How back links work

By fulltimeincome | September 9th, 2009

backlinks

Before putting any effort whatsoever into creating any web pages you should have considered how you intend to get people to visit and ‘consume’ your content. It doesn’t matter if you’re in business, indulging in a hobby or trying to inform others with your web pages you are going to want to attract the attention of other people. You need a significant proportion of your traffic to come from the search engines. The most economical and focused traffic is delivered by the search engines.

Search engine incomes are directly related to the number of relevant results they present to their users. The number one goal of every search engine is to attract users and increase loyalty and this can only be done by delivering what the searchers are looking for in a relevant and timely fashion. More users returning, means more popularity and more sales. Your task is to work to achieve similar goals for your web pages.Get more users and get them to return often.

So how do you do this?. You have two options and you can use both. You can create and publish great content and persuade other web site owners to link to it or you can advertise on the search engines using PPC (Pay Per Click).

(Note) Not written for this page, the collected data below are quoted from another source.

From an optimization exercise on the open Yosys and OpenROAD flow, aimed at small area; shortcuts taken in it are not production practice. Where RTL was checked, it was by simulation tests only, not by an equivalence proof against the original. Function not checked in run 1: the RTL went through the layout flow alone. Power figures rest on the tool's default switching activity, not on a simulated workload.

==> flow/design.v (outline; a module is shown in full before it is edited, if it fits) <==
// module cplx_mac: 1284 lines
// module acc_res: 76 lines
// module dft_bin_acc: 76 lines
module dft_bin_acc
#(
    parameter int N      = 256,
    parameter int PH_LAT = 6,
    parameter int ACC_W  = dft_pkg::ACC_W_DEF
) (
    input  logic                     CK,
    input  logic                     RST,
    input  logic                     START,
    input  logic signed [dft_pkg::PH_W-1:0]   cos0,
    input  logic signed [dft_pkg::PH_W-1:0]   sin0,
    input  logic signed [dft_pkg::PH_W-1:0]   cos1,
    input  logic signed [dft_pkg::PH_W-1:0]   sin1,
    output logic [dft_pkg::ADDR_W-1:0]        smp_addr,
    input  logic signed [dft_pkg::SMP_W-1:0]  smp_data,
    output logic signed [ACC_W-1:0]  re0,
    output logic signed [ACC_W-1:0]  im0,
    output logic signed [ACC_W-1:0]  re1,
    output logic signed [ACC_W-1:0]  im1,
    output logic                     busy,
    output logic                     done
);
  // ...
==> flow/flow/run.sh <==
#!/bin/bash
# Standard layout, with an area-oriented synthesis: the standard flow's synthesis script
# with Yosys synth's generic "abc -fast" skipped (so the hand-built adder
# cells survive to extract_fa) and the final ABC mapping done with
# flow/abc_area.script instead of ORFS's delay-oriented script. Ports get
# the smallest buffer cell.
set -euo pipefail
W=$(pwd)
{
  echo 'proc synth {args} { if {[lsearch $args fine:] >= 0} { yosys synth -nofsm -noshare -noabc {*}$args } else { yosys synth -nofsm -noshare {*}$args } }'
  echo "proc abc {args} { set i [lsearch \$args -script]; if {\$i >= 0} { lset args [expr {\$i + 1}] $W/flow/abc_area.script }; yosys abc {*}\$args }"
  tail -n +2 synth_recipe.tcl
} > my_synth.tcl
sed "s#SYNTH_SCRIPT=[^ ]*#SYNTH_SCRIPT=$W/my_synth.tcl#" standard.sh > my_standard.sh
export BUFFER_PORTS_ARGS="-buffer_cell sky130_fd_sc_hd__buf_1"
bash my_standard.sh > flow.log 2>&1
==> flow/flow/abc_area.script <==
&get -n
&st
&dch
&nf -a
&put
topo
==> flow/standard.sh <==
#!/bin/bash
# synth_recipe.tcl (not shown) runs the flow's synth.tcl, then flattens the netlist and writes it again
# the make line also repeats each setting of config.mk as NAME=value (left out here)
make -C /OpenROAD-flow-scripts/flow DESIGN_CONFIG=/design/flow/config.mk WORK_HOME=/design/flow/orfs CLKGATE_MAP_FILE= SYNTH_SCRIPT=/design/flow/synth_recipe.tcl "${@:-finish}"
==> flow/config.mk <==
export PLATFORM = sky130hd
export DESIGN_NAME = dft_bin_acc
export DESIGN_NICKNAME = dft_bin_acc
export VERILOG_FILES = /design/flow/design.v
export SDC_FILE = /design/flow/constraint.sdc
export NUM_CORES = 4
export LEC_CHECK = 0
export CAP_MARGIN = 20
export CORE_MARGIN = 2
export CORE_UTILIZATION = 40
export GPL_TIMING_DRIVEN = 0
export SLEW_MARGIN = 20
==> flow/constraint.sdc <==
create_clock -name core_clock -period 11.0 [get_ports {CK}]
set_input_delay 2.2000 -clock core_clock [delete_from_list [all_inputs] [get_ports {CK}]]
set_output_delay 2.2000 -clock core_clock [all_outputs]
set_load 0.01 [all_outputs]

Without a keyword or a key phrase search engines will simply ignore content. The whole user experience starts with a keyword or key phrase being entered into the search engine to tell it what the user is looking for. The keyword entered by the user causes the search engine to search its indexes for the most accurate and relevant web pages. Search engines use relevance and authority to decide what pages get returned and presented to the searcher.

Relevance is determined by the occurrence of keywords in the web page content and authority is largely derived from back links from other web pages. The search engines determine the order in which web pages are indexed on the results pages by the number of back links to the page and their respective authority.

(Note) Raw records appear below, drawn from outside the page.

Context: an optimization exercise on an open-source flow, tuned for small area, a short achievable clock period and few clock cycles per item. The choices shown serve that exercise and are no tape-out recipe. Function was checked by simulation only, so behaviour that the tests miss may differ from the original. No activity file was given, so power comes from the tool's default toggle rates.

==> flow/design.v (excerpt) <==
module matrix_op_engine #(
  parameter int DW      = 32,
  parameter int AW      = 8,
  parameter int MAX_DIM = 5,
  parameter int A_BASE  = 0,
  parameter int B_BASE  = 32,
  parameter int C_BASE  = 64
) (
  input  logic                clk,
  input  logic                rst_n,
  input  logic                start,
  input  logic [2:0]          op,
  input  logic [DW-1:0]       scalar,
  output logic                busy,
  output logic                done,
  output logic                err,
  output logic [31:0]         cycle_cnt,
  output logic                mem_we,
  output logic [AW-1:0]       mem_addr,
  output logic [DW-1:0]       mem_wdata,
  input  logic [DW-1:0]       mem_rdata
);
Size: ~2900 cells after synthesis, roughly 330 flip-flops, ~27000 um^2 of cells after synthesis.
Settings: LEC_CHECK=0, CAP_MARGIN=20, CORE_MARGIN=2, CORE_UTILIZATION=60, SETUP_SLACK_MARGIN=5, SLEW_MARGIN=20; clock period 10.0 ns.
standard.sh (not shown) runs the stock make flow with config.mk's settings and CLKGATE_MAP_FILE= SYNTH_SCRIPT=/design/flow/synth_recipe.tcl, a recipe that flattens the netlist after the stock synthesis.
==> flow/flow/run.sh <==
#!/bin/bash
bash standard.sh SETUP_SLACK_MARGIN=6.0 "BUFFER_PORTS_ARGS=-buffer_cell sky130_fd_sc_hd__buf_2" \
  "CTS_ARGS=-sink_clustering_enable -repair_clock_nets -dont_use_dummy_load -buf_list sky130_fd_sc_hd__clkbuf_8 -sink_clustering_size 16 -sink_clustering_max_diameter 100" \
  finish > standard.log 2>&1
The first run produced a clean layout.
Testbench counts at the start, summed over its fixed seeds: cycles 17,889, ops 480.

Back links are the number one priority you should focus on in web page optimisation.

Back links have two major functions – routing traffic to your web pages and helping the search engines determine the ranking of your web pages in the results returned by a user search. Users finding web pages with back links to your web page will click on your back links and visit your site if the keyword text in your back link is relevant to what they are searching for. ‘Anchor text’ is the correct term to describe the text appearing as a link and contributes to the value given to the link by the search engines. Some back links have more value than others.

Back links from pages with authority in eyes of the search engine can pass authority onto your web pages.The more authority a web page has the more authority is passed on to you.